Mapping the element into "thread block"

Dear All,

I’m working on finite element methods. Previously, I considered on “Element” for each “Thread” on the GPU. Therefore, the required computations for each element had to be serialized. Now, I want to map each element into each “Block of Threads” in order to parallelized the element computations. I did this in the bellow format:

thread_per_block = number of Degree of Freedom
block_per_grid = number of elements

global void kernel ( element* e )
{
.
.
.
e[blockIdx.x].R[threadIdx.x] = …
.
.
.
}

This worked like the previous one, BUT has more computation time which is not what I expected…???

How I can map correctly each element into each “ThreadBlock”???

Thanks a lot,
Behzad

My advice without actually having programmed anything yet, but just reading a lot of stuff:

ThreadsPerBlock = ceil( TotalThreads / NumberOfMultiProcessors );

BlocksPerGrid = ceil(TotalThreads / ThreadsPerBlock);

However I haven’t figured out yet what to do if the threads per block exceeds the limit, or blocks exceed the limit.

But perhaps your app won’t exceed the limit.

ThreadsPerBlock should at least be 32, it’s better if it’s a multiple of 32 (=warpsize),

So try to keep ThreadsPerBlock 32 + 32 + 32 + 32 + 32 and so forth… so either 32, 64, or 64+32 or 128, or 128+32, etc… 256, 256+32 etc…

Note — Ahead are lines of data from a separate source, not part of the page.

==> src/rtl/matrix_alu_sequencer_pkg.sv <==
// Shared definitions for the matrix ALU sequencer: opcodes, lane geometry,
// sequencer state encoding and lane pack/unpack helpers.
package matrix_pkg;

  localparam logic [2:0] OP_NOP = 3'b000;
  localparam logic [2:0] OP_ADD = 3'b010;

  localparam int LANE_W = 32;
  localparam int ROWS   = 4;
  localparam int LANES  = 4;
  localparam int ROW_W  = LANE_W * LANES;

  typedef enum logic [2:0] {
    IDLE,
    RD_A,
    RD_B,
    CAP_B,
    EXEC,
    WR,
    FIN
  } seq_state_t;

  function automatic logic signed [LANE_W-1:0] lane_get(input logic [ROW_W-1:0] row,
                                                        input int idx);
    return row[idx*LANE_W +: LANE_W];
  endfunction

  function automatic logic [ROW_W-1:0] lane_set(input logic [ROW_W-1:0] row,
                                                input int idx,
                                                input logic signed [LANE_W-1:0] val);
    logic [ROW_W-1:0] r;
    r = row;
    r[idx*LANE_W +: LANE_W] = val;
    return r;
  endfunction

endpackage
## config.mk

```make
export PLATFORM = sky130hd
export DESIGN_NAME = avg_pool_accum
export DESIGN_NICKNAME = d
export VERILOG_FILES = /design/src/rtl/avg_pool_accum.sv
export SDC_FILE = /design/constraint.sdc
export NUM_CORES = 1
export LEC_CHECK = 0
export CAP_MARGIN = 40
export CORE_MARGIN = 3
export CORE_UTILIZATION = 33
export DETAILED_ROUTE_END_ITERATION = 8
export PLACE_DENSITY = 0.57
export SLEW_MARGIN = 20
export SYNTH_ARGS = -nofsm -noshare
export SYNTH_HDL_FRONTEND = slang
export SYNTH_SLANG_ARGS = --single-unit
```

## constraint.sdc

```tcl
create_clock -name i_clk -period 5.95 [get_ports i_clk]
set_clock_uncertainty 0.15 [all_clocks]
set_input_delay 1.19 -clock i_clk [delete_from_list [all_inputs] [get_ports i_clk]]
set_output_delay 1.19 -clock i_clk [all_outputs]
set_load 0.05 [all_outputs]
```

## src/rtl/avg_pool_accum.sv

```systemverilog
`default_nettype none
// ============================================================================
// Module   : avg_pool_accum
// Brief    : Global-average-pooling accumulator: per-channel saturating lane
//            sums, drained as scaled, clamped averages over valid/ready.
// Revision : 1.0  initial release
// ============================================================================
module avg_pool_accum #(
  parameter int DATA_W   = 10,
  parameter int LANES    = 9,
  parameter int CHANNELS = 4,
  parameter int ACC_W    = 22,
  parameter int SHIFT    = 12,
  parameter int ROUND    = 0,
  localparam int CH_W    = (CHANNELS > 1) ? $clog2(CHANNELS) : 1
) (
  input  logic                    i_clk,
  input  logic                    i_reset,
  input  logic                    i_start,
  input  logic                    i_valid,
  input  logic                    i_last,
  input  logic [CH_W-1:0]         i_ch,
  input  logic [LANES*DATA_W-1:0] i_data,
  output logic                    o_in_ready,
  output logic                    o_valid,
  output logic [CH_W-1:0]         o_ch,
  output logic [DATA_W-1:0]       o_data,
  input  logic                    i_ready,
  output logic                    o_done,
  output logic                    o_ovf
);

  localparam int c_SUM_W = DATA_W + $clog2(LANES + 1);
  localparam int c_ADD_W = ((ACC_W > c_SUM_W) ? ACC_W : c_SUM_W) + 1;
  localparam logic [ACC_W-1:0]  c_ACC_MAX  = '1;
  localparam logic [DATA_W-1:0] c_DATA_MAX = '1;
  localparam logic [ACC_W:0]    c_HALF     = ((ROUND != 0) && (SHIFT > 0)) ?
      ((ACC_W+1)'(1) << ((SHIFT > 0) ? (SHIFT - 1) : 0)) : '0;
  localparam logic [CH_W-1:0]   c_LAST_CH  = CH_W'(CHANNELS - 1);

  typedef enum logic [1:0] {
    S_IDLE  = 2'd0,
    S_ACCUM = 2'd1,
    S_DRAIN = 2'd2
  } state_t;

  state_t              r_state;
  logic [ACC_W-1:0]    r_acc [CHANNELS];
  logic                r_in_ready;
  logic                r_valid;
  logic                r_done;
  logic                r_ovf;
  logic [CH_W-1:0]     r_ch;
  logic [DATA_W-1:0]   r_data;

  logic [c_SUM_W-1:0]  w_sum;
  logic [ACC_W-1:0]    w_acc_sel;
  logic [ACC_W-1:0]    w_acc_next;
  logic [ACC_W-1:0]    w_load_acc;
  logic [c_ADD_W-1:0]  w_add;
  logic                w_ch_ok;
  logic                w_wr;
  logic                w_sat;
  logic [CH_W-1:0]     w_load_ch;
  logic [ACC_W:0]      w_rnd;
  logic [ACC_W:0]      w_shr;
  logic [DATA_W-1:0]   w_load_data;

  always_comb begin
    w_sum = '0;
    for (int k = 0; k < LANES; k++) begin
      w_sum = w_sum + c_SUM_W'(i_data[k*DATA_W +: DATA_W]);
    end
  end

  assign w_ch_ok = (32'(i_ch) < 32'(CHANNELS));
  assign w_wr    = (r_state == S_ACCUM) && i_valid && w_ch_ok;

  always_comb begin
    w_acc_sel = '0;
    for (int c = 0; c < CHANNELS; c++) begin
      if (i_ch == CH_W'(c)) w_acc_sel = r_acc[c];
    end
  end

  assign w_add      = c_ADD_W'(w_acc_sel) + c_ADD_W'(w_sum);
  assign w_sat      = (w_add > c_ADD_W'(c_ACC_MAX));
  assign w_acc_next = w_sat ? c_ACC_MAX : w_add[ACC_W-1:0];

  // The result to register next: channel 0 on the last beat (which may itself
  // be updating channel 0 this cycle), otherwise the channel after o_ch.
  assign w_load_ch = (r_state == S_DRAIN) ? (r_ch + CH_W'(1)) : '0;

  always_comb begin
    w_load_acc = '0;
    for (int c = 0; c < CHANNELS; c++) begin
      if (w_load_ch == CH_W'(c)) w_load_acc = r_acc[c];
    end
    if (w_wr && (i_ch == '0)) w_load_acc = w_acc_next;
  end

  assign w_rnd       = {1'b0, w_load_acc} + c_HALF;
  assign w_shr       = w_rnd >> SHIFT;
  assign w_load_data = (w_shr > (ACC_W+1)'(c_DATA_MAX)) ? c_DATA_MAX : w_shr[DATA_W-1:0];

  always_ff @(posedge i_clk or negedge i_reset) begin
    if (!i_reset) begin
      r_state    <= S_IDLE;
      r_in_ready <= 1'b0;
      r_valid    <= 1'b0;
      r_done     <= 1'b0;
      r_ovf      <= 1'b0;
      r_ch       <= '0;
      r_data     <= '0;
      for (int c = 0; c < CHANNELS; c++) r_acc[c] <= '0;
    end else begin
      r_done <= 1'b0;
      case (r_state)
        S_IDLE: begin
          if (i_start) begin
            for (int c = 0; c < CHANNELS; c++) r_acc[c] <= '0;
            r_ovf      <= 1'b0;
            r_in_ready <= 1'b1;
            r_state    <= S_ACCUM;
          end
        end
        S_ACCUM: begin
          if (i_valid) begin
            for (int c = 0; c < CHANNELS; c++) begin
              if (w_wr && (i_ch == CH_W'(c))) r_acc[c] <= w_acc_next;
            end
            if (w_wr && w_sat) r_ovf <= 1'b1;
            if (i_last) begin
              r_in_ready <= 1'b0;
              r_valid    <= 1'b1;
              r_ch       <= '0;
              r_data     <= w_load_data;
              r_state    <= S_DRAIN;
            end
          end
        end
        S_DRAIN: begin
          if (i_ready) begin
            if (r_ch == c_LAST_CH) begin
              r_valid <= 1'b0;
              r_done  <= 1'b1;
              r_ch    <= '0;
              r_data  <= '0;
              r_state <= S_IDLE;
            end else begin
              r_ch   <= r_ch + CH_W'(1);
              r_data <= w_load_data;
            end
          end
        end
        default: r_state <= S_IDLE;
      endcase
    end
  end

  assign o_in_ready = r_in_ready;
  assign o_valid    = r_valid;
  assign o_ch       = r_ch;
  assign o_data     = r_data;
  assign o_done     = r_done;
  assign o_ovf      = r_ovf;

endmodule
`default_nettype wire

```

# Yosys cells after proc, flatten, opt, wreduce, memory -nomap -nowiden

Index checks and enable logic that the tools add are counted.

Add/sub/neg operators: 10
Order comparisons: 2
Equality and inequality tests: 19
Multiplexer cells: 51
Reductions and logical operators: 20

Operator list:

| operator               | number |
|---|---|
| $mux W22               | 14 |
| $mux W88               | 2 |
| $pmux W88 S2           | 1 |
| $add A14 B10 Y14       | 4 |
| $mux W10               | 5 |
| $reduce_and A4 Y1      | 7 |
| $add A22 B14 Y23       | 1 |
| $gt A23 B22 Y1 const B | 1 |
| $mux W2                | 10 |
| $pmux W10 S2           | 1 |
| $add A13 B10 Y14       | 1 |
| $add A12 B10 Y13       | 1 |
| $mux W1                | 13 |
| $add A11 B10 Y12       | 1 |
| $eq A2 B2 Y1 const B   | 6 |
| $ne A2 B1 Y1 const B   | 6 |
| $add A10 B10 Y11       | 1 |
| $gt A10 B10 Y1 const B | 1 |
| $reduce_and A5 Y1      | 2 |
| $ne A2 B2 Y1 const B   | 4 |
| $eq A2 B1 Y1 const B   | 3 |
| $logic_and A1 B1 Y1    | 6 |
| $logic_not A2 Y1       | 3 |
| $pmux W1 S2            | 3 |
| other kinds (4)        | 5 |

Bits in registers: 106
Input bits: 98
Logic and storage cells: 113

# Depth between registers and ports, before layout

Depth after elaboration: 17
Mapped depth: 21
Depth with buffers taken out: 19

# Worst setup path after synthesis

OpenSTA, ideal clock, no wires.

Kind: input to register
Start point: input port i_ch[0]
End point: register r_data[9], in the netlist o_data[9]
Library setup time: 126 ps
Data arrival time: 6250 ps
Required time: 5674 ps
Setup slack: -576 ps
Stages on the path: 18
Cells stage by stage: buf_6 -> clkbuf_1 -> buf_2 -> mux4_2 -> ha_1 -> inv_1 -> fa_1 -> inv_1 -> fa_1 -> ha_1 -> ha_1 -> and2_1 -> a21boi_0 -> o21ai_0 -> o211a_1 -> nor4_1 -> mux2_4 -> a221o_1

Cells in the longest elaborated chain, start to end: 14
Elaborated cells on any way between the ends: 20

Ends and longest elaborated chain:

| what                               | line     | source |
|---|---|---|
| from (decl)                        | 22       | `input logic [CH_W-1:0] i_ch,` |
| $logic_not A2 Y1                   | 82, 99   |  |
| $mux W22 (4 in a row)              | 82       | `if (i_ch == CH_W'(c)) w_acc_sel = r_acc[c];` |
| $add A22 B14 Y23                   | 86       | `assign w_add = c_ADD_W'(w_acc_sel) + c_ADD_W'(w_sum);` |
| $gt A23 B22 Y1                     | 87       | `assign w_sat = (w_add > c_ADD_W'(c_ACC_MAX));` |
| $mux W22                           | 88       | `assign w_acc_next = w_sat ? c_ACC_MAX : w_add[ACC_W-1:0];` |
| $mux W22 (*)                       | 99       | `if (w_wr && (i_ch == '0)) w_load_acc = w_acc_next;` |
| $gt A10 B10 Y1                     | 104      | `assign w_load_data = (w_shr > (ACC_W+1)'(c_DATA_MAX)) ? c_DATA_MAX : w_shr[DATA_W-1:0];` |
| $mux W10 (*)                       | 104      |  |
| $mux W10, on equally long branches | 144, 133 |  |
| $mux W10, on equally long branches | 143, 128 |  |
| $pmux W10 S2 (*)                   | 118      | `case (r_state)` |
| to (signal assigned)               | 137      | `r_data <= w_load_data;` |
| to (signal assigned)               | 152      | `r_data <= w_load_data;` |
| to (decl)                          | 54       | `logic [DATA_W-1:0] r_data;` |

Mark *: on every way between the ends. The rest lies on a longest branch, timed or not. The select of a mux whose other input is x is not followed.
A chain may end at the register's enable or synchronous reset.

# Worst setup path after layout

Start point: input port i_data[27]
End point: register r_data[9], in the netlist o_data[9]

Cells in the longest elaborated chain, start to end: 16
Elaborated cells on any way between the ends: 18

Ends and longest elaborated chain:

| what                               | line     | source |
|---|---|---|
| from (decl)                        | 23       | `input logic [LANES*DATA_W-1:0] i_data,` |
| $add A11 B10 Y12 (*)               | 72       | `w_sum = w_sum + c_SUM_W'(i_data[k*DATA_W +: DATA_W]);` |
| $add A12 B10 Y13 (*)               | 72       |  |
| $add A13 B10 Y14 (*)               | 72       |  |
| $add A14 B10 Y14 (*) (4 in a row)  | 72       |  |
| $add A22 B14 Y23 (*)               | 86       |  |
| $gt A23 B22 Y1                     | 87       |  |
| $mux W22 (*)                       | 88       |  |
| $mux W22 (*)                       | 99       |  |
| $gt A10 B10 Y1                     | 104      |  |
| $mux W10 (*)                       | 104      |  |
| $mux W10, on equally long branches | 144, 133 |  |
| $mux W10, on equally long branches | 143, 128 |  |
| $pmux W10 S2 (*)                   | 118      |  |

Marked as above.

==> results.sh <==
export IMPL_fillCellCount=2236
export IMPL_yosysSeqAreaShare=0.336
export IMPL_path_common_cell="fa_1"
export IMPL_powerDensity_nw_per_um2=704
export IMPL_hold_viol=0
export IMPL_wl_per_cell_um=17.0
export IMPL_grt_pass1_wl_mm=35.0
export IMPL_netlist_area_um2=7900
export IMPL_rows=55
export IMPL_syn_avg_cell_area_um2=10.1
export IMPL_synthCells=786
export IMPL_grt_pass1_vias=6560
export IMPL_crit_fanout=3
export IMPL_cts_root_buffer="clkbuf_16"
export IMPL_crit_arrival_ns=5.92
export IMPL_ys_types=59
export IMPL_port_buffers=113
export IMPL_globalplace_congestion=0.867
export IMPL_async_reset_ff_frac=1.00
export IMPL_dieArea_um2=25800
export IMPL_cts_buffer_depth=2
export IMPL_drive_above_1_share=0.234
export IMPL_end_kind="register"
export IMPL_design_core_area_um2=23100
export IMPL_post_place_ws_ns=-0.736
export IMPL_synth_nets=989
export IMPL_die_w_um=161
export IMPL_setup_violations=0
export IMPL_grt_max_degree=56
export IMPL_overflow=0
export IMPL_antenna_cells=0
export IMPL_fin_ws_ns=0.113
export IMPL_cp_cell_sequence="clkdlybuf4s15_2 > inv_8 > fa_1 > inv_1 > fa_1 > fa_1 > fa_1 > inv_1 > fa_1 > inv_2 > ha_4 > a21o_1 > a32oi_2 > o221ai_1 > a31o_2 > buf_6 > a21o_1 > mux2_4 > a221o_1"
export IMPL_worst_slew_pin_slew_ns=0.800
export IMPL_placed_cell_area_um2=9840
export IMPL_htreeDepth=3
export IMPL_antenna_found_initial=0
export IMPL_clock_sinks=106
export IMPL_clk_latency_ns=0.35
export IMPL_fin_setup_tns_ns=0
export IMPL_synth_warnings=0
export IMPL_clk_pin_slew_ns=0.07
export IMPL_cts_tree="yes"
export IMPL_timing_fmax_mhz=171
export IMPL_fin_cells=1262
export IMPL_place_detailed_instances=1239
export IMPL_ant_nets=0
export IMPL_slew_headroom=0.466
export IMPL_irDropWorstVdd_mv=0.521
export IMPL_critical_path_slowest_cell="fa_1"
export IMPL_cts_buffers_inserted=9
export IMPL_synth_edf_count=0
export IMPL_start_util=0.343
export IMPL_required_ns=6.04
export IMPL_nNetsFinal=1148
export IMPL_grt_total_usage=0.169
export IMPL_areaGrowthSynthToFinish_pct=31.2
export IMPL_drv_cap=0
export IMPL_firstDrtPassIters=5
export IMPL_crit_buf_inv=6
export IMPL_min_period_ns=5.84
export IMPL_postSynthRegisterBits=106
export IMPL_drc=0
export IMPL_worstHoldPathType="register to register"
export IMPL_drt_iter0_drc=395
export IMPL_synth_main_ff_cell="dfrtp_1"
export IMPL_slowest_delay_ns=0.53
export IMPL_status="completed"
export IMPL_leakage_uw=0.00490
export IMPL_ctsHoldBuffers=0
export IMPL_startpoint_type="primary input"
export IMPL_ioPinCount=114
export IMPL_min_period_over_period=0.981
export IMPL_drv_slew=0
export IMPL_crit_family="adder cells"
export IMPL_routed_wl_mm=21.5
export IMPL_die_h_um=161
export IMPL_vias=6329
export IMPL_stdcell_area_um2=10400
export IMPL_path_class="primary input to register"
export IMPL_avgViaCountPerCell=5.02
export IMPL_dp_hpwl_mm=15.9
==> logic make-up (layout without fill, tap and decap cells) <==
group                    Yosys count  after routing  share of synthesized area
AO/OA/AOI/OAI                    202            202                      0.159
multiplexers                      39             39                     0.0857
AND/OR/NAND/NOR                  185            185                      0.101
adder cells (fa/ha/maj)          105            105                      0.239
buffers and inverters            139            302                     0.0689
XOR/XNOR                          10             10                     0.0111
flip-flops                       106            106                      0.336
==> registers in the layout, summed over array words and instances (netlist names) <==
| register | flops |
|---|---|
| r_acc | 88 |
| o_done | 1 |
| o_ch | 2 |
| o_data | 10 |
| o_valid | 1 |
| o_ovf | 1 |
| r_state | 2 |
| o_in_ready | 1 |
==> Yosys cell counts, drive strengths merged (5+ instances only) <==
| cell | number | area (µm²) |
|---|---|---|
| a21o | 7 | 52.6 |
| a21oi | 22 | 114 |
| a22o | 18 | 158 |
| a22oi | 11 | 82.6 |
| a31oi | 6 | 37.5 |
| buf | 8 | 52.6 |
| clkbuf | 25 | 93.8 |
| dfrtp | 106 | 2650 |
| fa | 77 | 1540 |
| ha | 28 | 350 |
| inv | 106 | 398 |
| mux2 | 7 | 82.6 |
| mux2i | 11 | 110 |
| mux4 | 21 | 484 |
| nand2 | 113 | 424 |
| nand2b | 5 | 31.3 |
| nand3 | 13 | 70.1 |
| nor2 | 35 | 134 |
| o21a | 6 | 45.0 |
| o21ai | 99 | 495 |
| o221ai | 5 | 43.8 |
| o22ai | 6 | 37.5 |
| xnor2 | 5 | 43.8 |
| xor2 | 5 | 43.8 |
==> metal layers <==
metal / vias up / GRT usage / routed length [µm]
li1: 2983 / - / -
met1: 3201 / 0.227 / 9300
met2: 126 / 0.292 / 11100
met3: 19 / 0.0289 / 841
met4: 0 / 0.0293 / 260
met5: - / 0 / 0
==> stage by stage <==
stage	hold slack [ns]	util	total power, µW
2_1_floorplan	0.295	-	4430
3_3_place_gp	0.307	0.426	6080
3_5_place_dp	0.315	0.427	6090
4_1_cts	0.331	0.443	7070
5_1_grt	0.360	0.450	8010
6_report	0.329	0.450	7300
==> cells in the final DEF, fill, tap and decap left out, types with 24 or more instances in the layout <==
cell type / netlist / layout
buf_4: 0 / 66
clkdlybuf4s50_1: 0 / 29
dfrtp_1: 106 / 106
dlygate4sd2_1: 0 / 29
dlymetal6s2s_1: 0 / 29
fa_1: 77 / 53
fa_2: 0 / 24
inv_1: 105 / 65
inv_2: 1 / 40
nand2_1: 113 / 111
nor2_1: 34 / 32
o21ai_0: 94 / 90
==> report_power, final <==
group / switching, µW / internal (µW)
clock network: 278 / 369
registers: 137 / 931
logic: 2950 / 2640
==> repair_timing <==
action / CTS / global route
gates resized for setup: 107 / 108
endpoints found under the setup margin: 99 / 83
pin swaps: 79 / 72
setup buffers: 5 / 3
==> worst paths after layout <==
check                           start        end  slack (ns)  depth (start not counted)
setup / recovery           i_data[27]  o_data[9]        0.11                         19
hold / removal               r_acc[5]   r_acc[5]        0.33                          2
setup reg to reg            r_acc[10]  o_data[9]        1.08                         16
hold reg to reg              r_acc[5]   r_acc[5]        0.33                          2
max in group asynchronous     i_reset  r_acc[67]        3.76                          2
min in group asynchronous     i_reset  r_acc[82]        0.74                          1
==> area by class of cell <==
class / instances / area, µm² / area share
inverters: 106 / 405 / 0.0391
repair buffers: 181 / 1620 / 0.157
clock buffers: 11 / 233 / 0.0224
multi-input cells: 541 / 4990 / 0.481
well taps: 313 / 392 / 0.0378
clock inverters: 4 / 77.6 / 0.00748
flip-flops and latches: 106 / 2650 / 0.256
==> worst register-to-register path, cell delays in order, from the launching register on <==
cell,delay (ns)
dfrtp_1,0.38
mux4_2,0.53
ha_1,0.31
inv_1,0.05
fa_1,0.53
inv_1,0.06
fa_1,0.47
ha_1,0.31
ha_1,0.31
and2_4,0.17
a32oi_2,0.24
o221ai_1,0.14
a31o_2,0.27
buf_6,0.12
a21o_1,0.16
mux2_4,0.26
a221o_1,0.29
(Power assumes the default switching activity.)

But if you have more then 1 multi processor then it must also be distributed across multi processor thus the division formula’s above… it spread it out over warps and multi processors.

Also see “excell spread sheet calculator” for kernel launch parameter calculations or something…

You usually want more than one block per SM, and the blocksize a multiple of 64 (two warps).
I’ve tried to summarize the main rules for choosing the blocksize in another thread.